Tomorrow. ARRRGG. Tomorrow I return to work after four blissful (baby-birthing! sleep-deprived! poop-filled! major-surgery-recovering!) months off. Tomorrow, Real Life starts again and I have to get back in the business of not wearing jammies all day, having conversations with people who don’t respond in adorable coos and bashful smiles, and using the computer for something besides surfing the net endlessly with a baby attached to my boob.

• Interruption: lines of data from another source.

File: config.mk
export PLATFORM = sky130hd
export DESIGN_NAME = id_ex_stage
export DESIGN_NICKNAME = d
export VERILOG_FILES = /design/src/rtl/mips_pkg.sv /design/src/rtl/hazard_fwd_unit.sv /design/src/rtl/id_ex_stage.sv
export SDC_FILE = /design/constraint.sdc
export NUM_CORES = 1
export LEC_CHECK = 0
export CORE_MARGIN = 5
export CORE_UTILIZATION = 40
export CTS_CLUSTER_DIAMETER = 30
export DETAILED_ROUTE_END_ITERATION = 10
export PLACE_DENSITY = 0.95
export SLEW_MARGIN = 20
export SYNTH_ARGS = -nofsm -noshare
export SYNTH_HDL_FRONTEND = slang
export SYNTH_SLANG_ARGS = --single-unit
export TNS_END_PERCENT = 100
File: constraint.sdc
create_clock -name clk -period 4.9 [get_ports clk]
set_input_delay 0.49 -clock clk [delete_from_list [all_inputs] [get_ports clk]]
set_output_delay 0.49 -clock clk [all_outputs]
set_load 0.02 [all_outputs]
File: src/rtl/mips_pkg.sv
// Shared definitions for the ID/EX pipeline slice.
// Holds default datapath widths, control-bundle bit positions and the
// EX operand-forwarding select encoding.
package mips_pkg;

  localparam int DATA_W      = 32;
  localparam int REG_AW      = 5;
  localparam int CTRL_W      = 12;
  localparam int STALL_CNT_W = 16;

  // Control bundle bit positions
  localparam int CTRL_REG_WRITE  = 0;
  localparam int CTRL_MEM_READ   = 1;
  localparam int CTRL_MEM_WRITE  = 2;
  localparam int CTRL_MEM_TO_REG = 3;
  localparam int CTRL_ALU_SRC    = 4;
  localparam int CTRL_REG_DST    = 5;
  localparam int CTRL_ALU_OP_LO  = 6;
  localparam int CTRL_ALU_OP_HI  = 9;
  localparam int CTRL_BRANCH     = 10;
  localparam int CTRL_SPARE      = 11;

  // EX operand select
  typedef enum logic [1:0] {
    FWD_NONE = 2'b00,  // value latched in ID/EX
    FWD_WB   = 2'b01,  // MEM/WB write data
    FWD_MEM  = 2'b10   // EX/MEM ALU result
  } fwd_sel_e;

endpackage

File: src/rtl/hazard_fwd_unit.sv
// Combinational hazard / forwarding compare logic for the ID stage.
// Ports:
//   id_*            decoded ID instruction (indices, source-use flags, RF data)
//   ex_*            state of the instruction currently in ID/EX
//   mem_*           EX/MEM destination info
//   wb_*            MEM/WB write port
//   hz_o            load-use hazard against the instruction in EX
//   op_a_o/op_b_o   RF read data with same-cycle WB bypass applied
//   fwd_a_o/fwd_b_o next-cycle EX operand selects
// Register 0 is hard-wired zero, so it never matches anything here.
module hazard_fwd_unit #(
  parameter int DATA_W = mips_pkg::DATA_W,
  parameter int REG_AW = mips_pkg::REG_AW
) (
  input  logic                 id_valid_i,
  input  logic [REG_AW-1:0]    id_rs_i,
  input  logic [REG_AW-1:0]    id_rt_i,
  input  logic                 id_use_rs_i,
  input  logic                 id_use_rt_i,
  input  logic [DATA_W-1:0]    id_rd1_i,
  input  logic [DATA_W-1:0]    id_rd2_i,
  input  logic                 ex_valid_i,
  input  logic                 ex_mem_read_i,
  input  logic                 ex_reg_write_i,
  input  logic [REG_AW-1:0]    ex_rt_i,
  input  logic [REG_AW-1:0]    ex_dst_i,
  input  logic                 mem_regwrite_i,
  input  logic [REG_AW-1:0]    mem_rd_i,
  input  logic                 wb_regwrite_i,
  input  logic [REG_AW-1:0]    wb_rd_i,
  input  logic [DATA_W-1:0]    wb_data_i,
  output logic                 hz_o,
  output logic [DATA_W-1:0]    op_a_o,
  output logic [DATA_W-1:0]    op_b_o,
  output mips_pkg::fwd_sel_e   fwd_a_o,
  output mips_pkg::fwd_sel_e   fwd_b_o
);
  import mips_pkg::*;

  function automatic logic nz_eq(input logic [REG_AW-1:0] a, input logic [REG_AW-1:0] b);
    return (a != '0) && (a == b);
  endfunction

  // EX/MEM result is younger than MEM/WB data, so it wins.
  function automatic fwd_sel_e fwd_sel(input logic [REG_AW-1:0] src);
    if (ex_valid_i && ex_reg_write_i && nz_eq(ex_dst_i, src)) return FWD_MEM;
    if (mem_regwrite_i && nz_eq(mem_rd_i, src))               return FWD_WB;
    return FWD_NONE;
  endfunction

  logic rs_dep, rt_dep;
  assign rs_dep = id_use_rs_i && nz_eq(ex_rt_i, id_rs_i);
  assign rt_dep = id_use_rt_i && nz_eq(ex_rt_i, id_rt_i);
  assign hz_o   = id_valid_i && ex_valid_i && ex_mem_read_i && (rs_dep || rt_dep);

  // The register file writes on the same edge ID reads it, so pick up WB data here.
  assign op_a_o = (wb_regwrite_i && nz_eq(wb_rd_i, id_rs_i)) ? wb_data_i : id_rd1_i;
  assign op_b_o = (wb_regwrite_i && nz_eq(wb_rd_i, id_rt_i)) ? wb_data_i : id_rd2_i;

  assign fwd_a_o = fwd_sel(id_rs_i);
  assign fwd_b_o = fwd_sel(id_rt_i);

endmodule

File: src/rtl/id_ex_stage.sv
// ID/EX pipeline register with load-use stall detection, ID-side WB bypass
// and EX forwarding-select precompute.
// Ports:
//   clk, reset          rising-edge clock, synchronous active-high reset
//   id_*                decoded instruction from IF/ID
//   flush               redirect: kill the ID instruction
//   mem_*/wb_*          downstream destination info (wb_* is also the RF write port)
//   stall               combinational: hold PC and IF/ID this cycle
//   ex_*                ID/EX register contents
//   ex_fwd_a/ex_fwd_b   EX operand selects (00 latched, 01 WB, 10 MEM)
//   stall_cnt           saturating count of load-use bubbles
// The register itself never holds: a stall loads a bubble while IF/ID holds,
// so the stalled instruction is simply reloaded on the next edge.
module id_ex_stage #(
  parameter int DATA_W = mips_pkg::DATA_W,
  parameter int REG_AW = mips_pkg::REG_AW,
  parameter int CTRL_W = mips_pkg::CTRL_W
) (
  input  logic              clk,
  input  logic              reset,
  input  logic              id_valid,
  input  logic [REG_AW-1:0] id_rs,
  input  logic [REG_AW-1:0] id_rt,
  input  logic [REG_AW-1:0] id_rd,
  input  logic              id_use_rs,
  input  logic              id_use_rt,
  input  logic [DATA_W-1:0] id_rd1,
  input  logic [DATA_W-1:0] id_rd2,
  input  logic [DATA_W-1:0] id_imm,
  input  logic [CTRL_W-1:0] id_ctrl,
  input  logic              flush,
  input  logic              mem_regwrite,
  input  logic [REG_AW-1:0] mem_rd,
  input  logic              wb_regwrite,
  input  logic [REG_AW-1:0] wb_rd,
  input  logic [DATA_W-1:0] wb_data,
  output logic              stall,
  output logic              ex_valid,
  output logic [CTRL_W-1:0] ex_ctrl,
  output logic [DATA_W-1:0] ex_a,
  output logic [DATA_W-1:0] ex_b,
  output logic [DATA_W-1:0] ex_imm,
  output logic [REG_AW-1:0] ex_rt,
  output logic [REG_AW-1:0] ex_dst,
  output logic [1:0]        ex_fwd_a,
  output logic [1:0]        ex_fwd_b,
  output logic [15:0]       stall_cnt
);
  import mips_pkg::*;

  logic              valid_q, valid_d;
  logic [CTRL_W-1:0] ctrl_q, ctrl_d;
  logic [DATA_W-1:0] a_q, a_d, b_q, b_d, imm_q, imm_d;
  logic [REG_AW-1:0] rt_q, rt_d, dst_q, dst_d;
  fwd_sel_e          fwd_a_q, fwd_a_d, fwd_b_q, fwd_b_d;
  logic [STALL_CNT_W-1:0] stall_cnt_q, stall_cnt_d;

  logic              hz;
  logic [DATA_W-1:0] op_a, op_b;
  fwd_sel_e          fwd_a, fwd_b;

  hazard_fwd_unit #(.DATA_W(DATA_W), .REG_AW(REG_AW)) u_hfu (
    .id_valid_i     (id_valid),
    .id_rs_i        (id_rs),
    .id_rt_i        (id_rt),
    .id_use_rs_i    (id_use_rs),
    .id_use_rt_i    (id_use_rt),
    .id_rd1_i       (id_rd1),
    .id_rd2_i       (id_rd2),
    .ex_valid_i     (valid_q),
    .ex_mem_read_i  (ctrl_q[CTRL_MEM_READ]),
    .ex_reg_write_i (ctrl_q[CTRL_REG_WRITE]),
    .ex_rt_i        (rt_q),
    .ex_dst_i       (dst_q),
    .mem_regwrite_i (mem_regwrite),
    .mem_rd_i       (mem_rd),
    .wb_regwrite_i  (wb_regwrite),
    .wb_rd_i        (wb_rd),
    .wb_data_i      (wb_data),
    .hz_o           (hz),
    .op_a_o         (op_a),
    .op_b_o         (op_b),
    .fwd_a_o        (fwd_a),
    .fwd_b_o        (fwd_b)
  );

  // A flush already kills the instruction, so no stall is needed or counted.
  assign stall = hz & ~flush;

  always_comb begin
    valid_d     = 1'b0;
    ctrl_d      = '0;
    a_d         = '0;
    b_d         = '0;
    imm_d       = '0;
    rt_d        = '0;
    dst_d       = '0;
    fwd_a_d     = FWD_NONE;
    fwd_b_d     = FWD_NONE;
    stall_cnt_d = stall_cnt_q;
    if (stall && (stall_cnt_q != '1)) stall_cnt_d = stall_cnt_q + 1'b1;
    if (!(flush || stall)) begin
      valid_d = id_valid;
      ctrl_d  = id_valid ? id_ctrl : '0;
      a_d     = op_a;
      b_d     = op_b;
      imm_d   = id_imm;
      rt_d    = id_rt;
      dst_d   = id_ctrl[CTRL_REG_DST] ? id_rd : id_rt;
      fwd_a_d = fwd_a;
      fwd_b_d = fwd_b;
    end
  end

  always_ff @(posedge clk) begin
    if (reset) begin
      valid_q     <= 1'b0;
      ctrl_q      <= '0;
      a_q         <= '0;
      b_q         <= '0;
      imm_q       <= '0;
      rt_q        <= '0;
      dst_q       <= '0;
      fwd_a_q     <= FWD_NONE;
      fwd_b_q     <= FWD_NONE;
      stall_cnt_q <= '0;
    end else begin
      valid_q     <= valid_d;
      ctrl_q      <= ctrl_d;
      a_q         <= a_d;
      b_q         <= b_d;
      imm_q       <= imm_d;
      rt_q        <= rt_d;
      dst_q       <= dst_d;
      fwd_a_q     <= fwd_a_d;
      fwd_b_q     <= fwd_b_d;
      stall_cnt_q <= stall_cnt_d;
    end
  end

  assign ex_valid  = valid_q;
  assign ex_ctrl   = ctrl_q;
  assign ex_a      = a_q;
  assign ex_b      = b_q;
  assign ex_imm    = imm_q;
  assign ex_rt     = rt_q;
  assign ex_dst    = dst_q;
  assign ex_fwd_a  = fwd_a_q;
  assign ex_fwd_b  = fwd_b_q;
  assign stall_cnt = stall_cnt_q;

endmodule

==> summary.md <==
| Metric | Value |
|---|---|
| Multi-input combinational cell area | 0.002296 mm2 |
| Setup WS post-layout | 1.344 ns |
| Clock Latency Late Sink | 0.43 ns |
| Yosys cell types | 37 |
| Cell Int Power | 2.182 mW |
| # DRC | 0 |
| Peak VDD IR | 0.2061 mV |
| Area leader, netlist | dfxtp_1 |
| Layout Nets | 985 |
| Area growth syn-to-layout | 72.51% |
| Sw Pwr | 0.7078 mW |
| Vias in the first global route | 5,045 |
| Die width | 124.7 um |
| Core footprint | 0.01309 mm2 |
| Dpl hpwl | 14.79 mm |
| Vias per inst | 4.840 |
| Leak Pwr | 3.372 nW |
| Seq/Total Area, Yosys | 52.84% |
| Clk_skew | 0.01952 ns |
| CTS Hold Bufs | 0 |
| Effective utilization at floorplan | 40.25% |
| Slew @ Worst Pin | 0.9988 ns |
| Cell Count, Final, Fillers Out | 1,001 |
| Num CTS Buffers | 17 |
| Filler cells | 921 |
| CP Class | in2out |
| Ports | 313 |
| Routed len/inst | 18.79 um |
| CTS resizes | 0 |
| Htree depth | 4 |
| Unrepaired setup endpoints after global routing | no |
| PortBufs | 312 |
| Root buffer cell | clkbuf_16 |
| CTS tree | built |
| DRT antenna net count | 0 |
| Hold_ws | 0.5263 ns |
| Reg power frac | 41.0% |
| Vias | 4,845 |
| Clock Power Share | 45.0% |
| Gr usage total | 23.69% |
| Register area | 0.002783 mm2 |
| Seq cells post-synth | 139 |
| Slew HR | 33.20% |
| GP Congestion | 0.8321 |
| FMAX | 0.2812 GHz |
| Post-CTS Setup Inserts | 0 |
| Placed instance count | 968 |
| Avg Inst Size Synth | 10.41 um2 |
| Arr. time, crit path | 3.07 ns |
| Combinational share of power | 14.0% |
| Synth Instances | 506 |
| Setup TNS Final | 0 ns |
| Row cnt | 42 |
| Die H | 124.7 um |
| Top post-synthesis cells by area | dfxtp_1 53%, mux2i_1 13%, nor2_1 5.7% |
| First-iteration detailed-routing DRC count | 281 |
| Outcome | finished, final reports clean |
| Routed WL | 18.81 mm |
| Warnings from Yosys | 0 |
| Place WS | 1.354 ns |
| CP endpoint kind | output pin |
| Post-Synthesis Net Count | 680 |
| Worst min path class | reg2reg |
| Overall power | 2.889 mW |
| Final Hold Viols | 0 |
| Minimum clock period | 3.556 ns |
| Clock slew at reported path FFs | 0.06 ns |
| Pre-antenna DRT Iters | 6 |
| PwrDens | 318.1 mW/mm2 |
| Synth Cell Area | 0.005266 mm2 |
| Initial antenna violation count | 1 |
| Overflow after GRT | 0 |
| Critical Path Source Type | input port |
| Maximum buffer depth of the clock tree | 2 |
| Post-synth top area share | 52.84% |
| Clock sink total | 139 |
| Maxcap violations | 0 |
| First-pass GRT wire length | 28.20 mm |
| Die area | 0.01556 mm2 |
| Max Transition Viols Final | 0 |
| Fin crit share | 72.57% |
| Largest net degree at the start of global routing | 42 |
| Setup violators final | 0 |
| Crit path max fanout | 9 |
| Layout cells sized above 1 | 5.704% |
| Switching Fraction | 24.50% |
| Req. time, crit path | 4.41 ns |
## sequential cells by signal, indices dropped and copies added (netlist names)
signal,cells
ex_a,32
ex_b,32
ex_ctrl,12
ex_dst,5
ex_fwd_a,2
ex_fwd_b,2
ex_imm,32
ex_rt,5
ex_valid,1
stall_cnt,16
## power groups by stage
stage	Sequential, mW	Combinational (mW)	Clock, mW
after floorplan	1.26	0.104	0
after global placement	1.21	0.398	0
after detailed placement	1.21	0.405	0
after CTS	1.19	0.407	1.32
after global routing	1.19	0.429	1.37
final	1.19	0.404	1.30
## Yosys cell counts
| cell | number |
|---|---|
| a311oi_2 | 1 |
| a311oi_1 | 1 |
| o211ai_1 | 1 |
| o22ai_2 | 1 |
| nand4_1 | 9 |
| and3_1 | 18 |
| ha_1 | 1 |
| and2_1 | 40 |
| nor4_1 | 3 |
| nor2b_1 | 5 |
| nand2_2 | 1 |
| nor3_2 | 1 |
| xor2_1 | 19 |
| nand2_1 | 9 |
| nand3_1 | 9 |
| mux2i_1 | 70 |
| mux2_2 | 1 |
| nor3_1 | 6 |
| buf_6 | 8 |
| a21oi_1 | 6 |
| xnor2_1 | 27 |
| buf_1 | 1 |
| o31ai_1 | 2 |
| inv_1 | 3 |
| nand4_2 | 1 |
| buf_2 | 11 |
| clkbuf_1 | 8 |
| nor4_2 | 2 |
| or3_1 | 4 |
| buf_4 | 3 |
| o21ai_0 | 5 |
| dfxtp_1 | 139 |
| a31oi_1 | 1 |
| nor2_1 | 80 |
| o21ai_2 | 1 |
| o21ai_1 | 1 |
| or4_1 | 7 |
## per-stage QoR
stage | cell area, um2 | utilization [%]
floorplan | 5266 | -
global placement | 8483 | 64.83
detailed placement | 8483 | 64.83
CTS | 9082 | 69.41
global route | 9085 | 69.43
finish | 9085 | 69.43
## per-layer routing
layer,GRT usage [%],part of all wire [%]
met5,0,0
met4,8.769,1.9
met3,9.648,9.4
met2,43.16,53
met1,24.20,36
## cell type report
type	count	area share (%)
Multi-Input combinational cell	333	25.27
Inverter	3	0.1239
Tap cell	176	2.424
Clock inverter	14	1.763
Antenna cell	1	0.02754
Sequential cell	139	30.63
Clock buffer	18	4.834
Timing Repair Buffer	317	34.93
## logic make-up (layout without fill, tap and decap cells)
| logic type | Yosys count | after routing | synth area share, % |
|---|---|---|---|
| buffers and inverters | 34 | 352 | 4.039 |
| flip-flops | 139 | 139 | 52.84 |
| XOR/XNOR | 46 | 46 | 7.650 |
| adder cells (fa/ha/maj) | 1 | 1 | 0.2375 |
| AO/OA/AOI/OAI | 20 | 20 | 2.542 |
| multiplexers | 71 | 71 | 13.52 |
| other | 0 | 1 | 0 |
| AND/OR/NAND/NOR | 195 | 195 | 19.17 |
## critical path: stages
cell and delay, ns:
clkdlybuf4s50_1 0.68, xnor2_1 0.16, nand4_1 0.12, o22ai_2 0.38, nor2b_1 0.40, and2_1 0.21
clkdlybuf4s50_1 0.63
## final timing paths
path	startpoint	to	slack (ns)	depth (start not counted)
max	id_rt[4]	stall	1.34	7
min	stall_cnt[11]	stall_cnt[11]	0.53	2
max reg2reg	ex_rt[2]	ex_a[26]	2.21	7
min reg2reg	stall_cnt[11]	stall_cnt[11]	0.53	2
## cells in the final DEF (no fill, tap or decap), types with 3 or more instances in the layout
cell             count
a21oi_1              6
and2_1              40
and3_1              18
buf_4                4
clkbuf_16           17
clkdlybuf4s50_1    312
dfxtp_1            139
inv_1                3
inv_6                5
mux2i_1             70
nand2_1              9
nand3_1              9
nand4_1              9
nor2_1              80
nor2b_1              5
nor3_1               6
nor4_1               3
o21ai_0              5
or3_1                3
or4_1                7
xnor2_1             27
xor2_1              19
Note: power is estimated with default switching activity, not from simulation.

I’m so happy that I’ve been able to take this time off, but 24 hours x 3 months of BABY!BABY!BABY! is just a bit exhausting… the color and consistency of a certain someone’s poop is my favorite topic of conversation and my idea of a Really Exciting Day is one in which I maybe get dressed and perhaps take a short walk to Starbucks, so… yeah, that’s a probably a sign that I could use a little more normal adult interaction in my life right now. So I guess I can admit that part of me is a little relieved to be going back to work.
But the other part of me? Totally heartbroken. I mean, God. Look at this kid—
He is so delicious! The thought of not being around to witness and delight in every single second of his laughter-filled, chubby-thighed existence fills me with an entirely brand-new kind of despair.
We’ll get through it. Things will fine, I know. But, man, this is gonna suck for a little while.